8 signs of an investment fraud
Here are the most common warning signs of an investment fraud:
- Unsolicited offers: Investment frauds may come in the form of a phone call, email, letter, or a stranger showing up at your door. If you have never requested information about the company's products, it's probably a scam.
- Guaranteed returns: All investing involves some risk. Be wary of any provider of an investment tip who makes guarantees, promises or assures you that there's no risk involved.
- Insider information: Investing based on insider information, which is company information not available to the public, is illegal. No reputable company would use this as a selling point when offering investment products.
- High-pressure sales tactics: Scammers want to force you to make a decision now. They know if you're given time to investigate, you could find out that they're not with a legitimate company, so they may try to make you feel stupid for saying no, or create a sense of urgency to force you to invest now. They may employ guilt tactics or appeal to your empathy in order to get you to pony up the money now, no questions asked.
- Lack of transparency: If the company cannot provide the appropriate documentation for its securities, or it claims that the investing strategy is too complex to explain, that could be a sign that the scammer is trying to stop you from digging deeper. A real investment company will have all of the necessary documentation and will be able to explain the strategy to you in simple terms.
- Special deals: A common tactic scammers use is to pretend to do you a special deal or discount if you'll invest in their product right now.
- Unusually consistent returns: Even the best investments have their ups and downs, especially when markets are turbulent. If the purported "investment of a lifetime" keeps going up and up without ever taking a dip, that's a sign that it's too good to be true.

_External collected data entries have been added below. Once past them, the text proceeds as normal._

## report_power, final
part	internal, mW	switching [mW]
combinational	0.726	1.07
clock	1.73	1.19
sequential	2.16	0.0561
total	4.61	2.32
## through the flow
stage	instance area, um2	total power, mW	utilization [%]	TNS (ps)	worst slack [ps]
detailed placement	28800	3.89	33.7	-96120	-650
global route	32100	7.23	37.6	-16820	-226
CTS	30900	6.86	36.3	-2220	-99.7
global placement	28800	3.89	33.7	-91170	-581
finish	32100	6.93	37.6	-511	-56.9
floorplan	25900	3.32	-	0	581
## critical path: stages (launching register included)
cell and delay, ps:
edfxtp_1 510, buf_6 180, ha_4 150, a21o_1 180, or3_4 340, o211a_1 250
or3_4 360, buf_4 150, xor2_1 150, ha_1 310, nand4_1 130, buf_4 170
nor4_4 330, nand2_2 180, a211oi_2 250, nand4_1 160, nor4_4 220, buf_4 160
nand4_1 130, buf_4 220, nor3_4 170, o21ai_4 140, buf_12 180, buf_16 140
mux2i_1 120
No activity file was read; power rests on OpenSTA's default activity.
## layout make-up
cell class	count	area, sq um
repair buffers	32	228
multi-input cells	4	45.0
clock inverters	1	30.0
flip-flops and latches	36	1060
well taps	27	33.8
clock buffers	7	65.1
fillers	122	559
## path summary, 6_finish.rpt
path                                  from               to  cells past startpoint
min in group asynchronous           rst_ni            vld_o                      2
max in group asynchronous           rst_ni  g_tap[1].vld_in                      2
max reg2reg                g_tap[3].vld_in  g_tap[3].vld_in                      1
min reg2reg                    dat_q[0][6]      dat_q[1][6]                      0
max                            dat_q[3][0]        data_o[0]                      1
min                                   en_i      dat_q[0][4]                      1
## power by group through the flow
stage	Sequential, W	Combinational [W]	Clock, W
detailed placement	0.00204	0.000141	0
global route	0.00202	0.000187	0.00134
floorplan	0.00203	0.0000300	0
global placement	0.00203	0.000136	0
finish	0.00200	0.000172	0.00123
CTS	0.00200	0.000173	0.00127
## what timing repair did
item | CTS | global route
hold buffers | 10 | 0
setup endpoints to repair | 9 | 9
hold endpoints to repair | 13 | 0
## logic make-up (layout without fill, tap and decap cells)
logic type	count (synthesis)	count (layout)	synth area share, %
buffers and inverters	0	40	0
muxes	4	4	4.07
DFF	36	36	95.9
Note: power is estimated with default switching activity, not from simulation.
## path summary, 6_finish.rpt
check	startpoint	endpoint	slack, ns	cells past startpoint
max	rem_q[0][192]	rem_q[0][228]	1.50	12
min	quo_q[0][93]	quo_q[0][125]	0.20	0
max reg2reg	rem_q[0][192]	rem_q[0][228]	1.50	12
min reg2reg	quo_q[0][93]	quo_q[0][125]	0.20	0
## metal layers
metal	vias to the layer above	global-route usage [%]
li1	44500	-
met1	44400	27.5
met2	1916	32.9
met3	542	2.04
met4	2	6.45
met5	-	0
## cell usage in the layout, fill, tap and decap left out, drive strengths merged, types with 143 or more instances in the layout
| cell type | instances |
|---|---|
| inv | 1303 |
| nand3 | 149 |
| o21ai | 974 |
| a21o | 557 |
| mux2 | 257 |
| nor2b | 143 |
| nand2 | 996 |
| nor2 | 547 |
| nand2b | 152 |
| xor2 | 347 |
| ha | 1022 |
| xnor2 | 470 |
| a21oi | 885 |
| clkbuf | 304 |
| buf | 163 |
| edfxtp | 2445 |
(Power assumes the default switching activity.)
$ cat config.mk
export PLATFORM = sky130hd
export DESIGN_NAME = masked_motion_vector_gridder_flat
export DESIGN_NICKNAME = d
export VERILOG_FILES = /design/src/mmvg_pkg.sv /design/src/mmvg_in_if.sv /design/src/mmvg_out_if.sv /design/src/mmvg_cfg.sv /design/src/mmvg_datapath.sv /design/src/mmvg_ctrl.sv /design/src/masked_motion_vector_gridder.sv /design/src/flat_wrapper.sv
export VERILOG_INCLUDE_DIRS = /design/src /design/src/src
export SDC_FILE = /design/constraint.sdc
export NUM_CORES = 2
export LEC_CHECK = 0
export BUFFER_PORTS_ARGS = -buffer_cell sky130_fd_sc_hd__buf_2
export CAP_MARGIN = 10
export CELL_PAD_IN_SITES_DETAIL_PLACEMENT = 0
export CELL_PAD_IN_SITES_GLOBAL_PLACEMENT = 1
export CORE_UTILIZATION = 30
export CTS_CLUSTER_DIAMETER = 40
export DETAILED_ROUTE_END_ITERATION = 16
export HOLD_SLACK_MARGIN = 0.06
export PLACE_DENSITY = 0.56
export SKIP_CTS_REPAIR_TIMING = 1
export SLEW_MARGIN = 20
export SYNTH_ARGS = -nofsm -noshare
export SYNTH_HDL_FRONTEND = slang
export SYNTH_HIERARCHICAL = 1
export SYNTH_SLANG_ARGS = --single-unit
$ cat constraint.sdc
create_clock -name clk_i -period 8.4 [get_ports clk_i]
set_input_delay 0.42 -clock clk_i [delete_from_list [all_inputs] [get_ports clk_i]]
set_output_delay 0.42 -clock clk_i [all_outputs]
set_load 0.05 [all_outputs]
$ cat src/masked_motion_vector_gridder_assert.svh
// Assertion helpers used by the controller RTL.
`ifndef MASKED_MOTION_VECTOR_GRIDDER_ASSERT_SVH
`define MASKED_MOTION_VECTOR_GRIDDER_ASSERT_SVH

// Same-cycle implication, sampled on clk_i, off while rst_ni is low.
`define MMVG_ASSERT_IMP(lbl, ante, cons, msg) \
  lbl: assert property (@(posedge clk_i) disable iff (!rst_ni) (ante) |-> (cons)) \
    else $error(msg);

// Next-cycle implication, sampled on clk_i, off while rst_ni is low.
`define MMVG_ASSERT_NXT(lbl, ante, cons, msg) \
  lbl: assert property (@(posedge clk_i) disable iff (!rst_ni) (ante) |=> (cons)) \
    else $error(msg);

`endif

$ cat src/mmvg_pkg.sv
package mmvg_pkg;

  localparam int NUM_POLY_REGS = 4;
  localparam int CFG_IDX_W     = 3;
  localparam int CFG_DATA_W    = 28;
  localparam int SHIFT_W       = 3;
  localparam int DIM_W         = 11;
  localparam int DIM_MAX       = 1024;
  localparam int THR_W         = 28;
  localparam int POLY_CNT_W    = 5;
  localparam int CELL_W        = 10;
  localparam int VEC_W         = 15;
  localparam int SQ_W          = 27;
  localparam int PX_W          = 18;

  localparam logic [SHIFT_W-1:0] RST_GRID_SHIFT = 3'd4;
  localparam logic [DIM_W-1:0]   RST_GRID_COLS  = 11'd120;
  localparam logic [DIM_W-1:0]   RST_GRID_ROWS  = 11'd68;
  localparam logic [THR_W-1:0]   RST_MAG_THR    = 28'd9;

  typedef enum logic [CFG_IDX_W-1:0] {
    CFG_GRID_SHIFT = 3'd0,
    CFG_GRID_COLS  = 3'd1,
    CFG_GRID_ROWS  = 3'd2,
    CFG_MAG_THR    = 3'd3,
    CFG_POLY0      = 3'd4,
    CFG_POLY1      = 3'd5,
    CFG_POLY2      = 3'd6,
    CFG_POLY3      = 3'd7
  } cfg_idx_e;

  typedef enum logic {
    ACT_LOAD   = 1'b0,
    ACT_VECTOR = 1'b1
  } act_e;

  typedef enum logic [2:0] {
    ST_IDLE,
    ST_SETUP,
    ST_INIT,
    ST_EDGE,
    ST_DRAIN,
    ST_FINISH
  } ctrl_state_e;

  typedef struct packed {
    logic [SHIFT_W-1:0]                       grid_shift;
    logic [DIM_W-1:0]                         grid_cols;
    logic [DIM_W-1:0]                         grid_rows;
    logic [THR_W-1:0]                         mag_thr;
    logic [NUM_POLY_REGS-1:0][POLY_CNT_W-1:0] poly_vtx;
  } cfg_t;

  typedef struct packed {
    logic load;        // vertex write this cycle
    logic capture;     // take in a vector
    logic setup;       // pixel position and squares
    logic poly_start;  // clear crossing parity
    logic rd_en;       // vertex table read
    logic rd_first;    // read is the closing vertex, no edge yet
    logic poly_done;   // fold parity into masked flag
    logic finish;      // load the output register
  } cmd_t;

  typedef struct packed {
    logic busy;      // edge pipeline holds work
    logic parity;    // crossing parity of current polygon
    logic out_full;  // output register cannot take a result
  } sts_t;

endpackage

- Belittling diversification: No honest investment company would suggest that you place all of your money in a single investment. The risk of loss is too great. But a scammer might urge you against diversification, telling you that this is the only investment you'll ever need.
What to do if you're targeted by a scammer
If you doubt the validity of an investment product or scheme, you have two choices: You can walk away from it, or you can investigate the claims for yourself. Don't make hand over any personal information or money on the spot, no matter what kind of pressure the salesperson applies. If it's a legitimate company, no one will be offended if you want to do research first.
Make sure the company is licensed to sell investments in your state. You can do this by using the Financial Industry Regulatory Authority (FINRA) BrokerCheck tool, or by checking with your state securities regulator. You can also contact the North American Securities Administrators Association (NASAA) and request any information they have on the company that contacted you. If they can't find anything, that's a pretty sure indication that the whole thing was a scam.
It's also a good idea to run an internet search on the company and see what turns up. If the scammers have been around for a while, there's a good chance you'll see their name pop up on consumer protection websites like TrustPilot or PissedConsumer.com. A large number of complaints is a good indication that you should stay away.
You may also want to investigate the investment being touted itself. Almost all investment products in the U.S. must be registered with the Securities and Exchange Commission (SEC) before they can be sold to the general public. You can find out if the investment in question is registered by using the SEC's EDGAR database. If it's not, you may want to do some further online research to verify whether it is a legitimate investment.
If your research reveals that the whole thing was a scam, notify the SEC, FINRA, and your state securities regulator or attorney general's office right away, so they can take steps to stop the scammer before they swindle anyone else.
What to do if you fell for an investment fraud
If you've become a victim of an investment fraud, you should contact the organizations mentioned above, as well as your local police. Give them as much evidence as you have, including any documents you received from the scammer, the name and phone number that they used, and anything else that might help track them down. Follow up with the authorities and regulatory organizations if you have not heard anything after 30 days.
It's also a good idea to pull your credit reports right away. Everyone is entitled to one free credit report per bureau per year through AnnualCreditReport.com. Check for unusual activity on your accounts that you don't recognize; that may be a sign that the scammer has stolen your identity. If you find any, place a fraud alert on your account and notify the credit bureaus and the financial institutions involved.
Investment frauds aren't going away, but by knowing the warning signs and doing careful research on all of your investments, you can ensure that your money stays safe.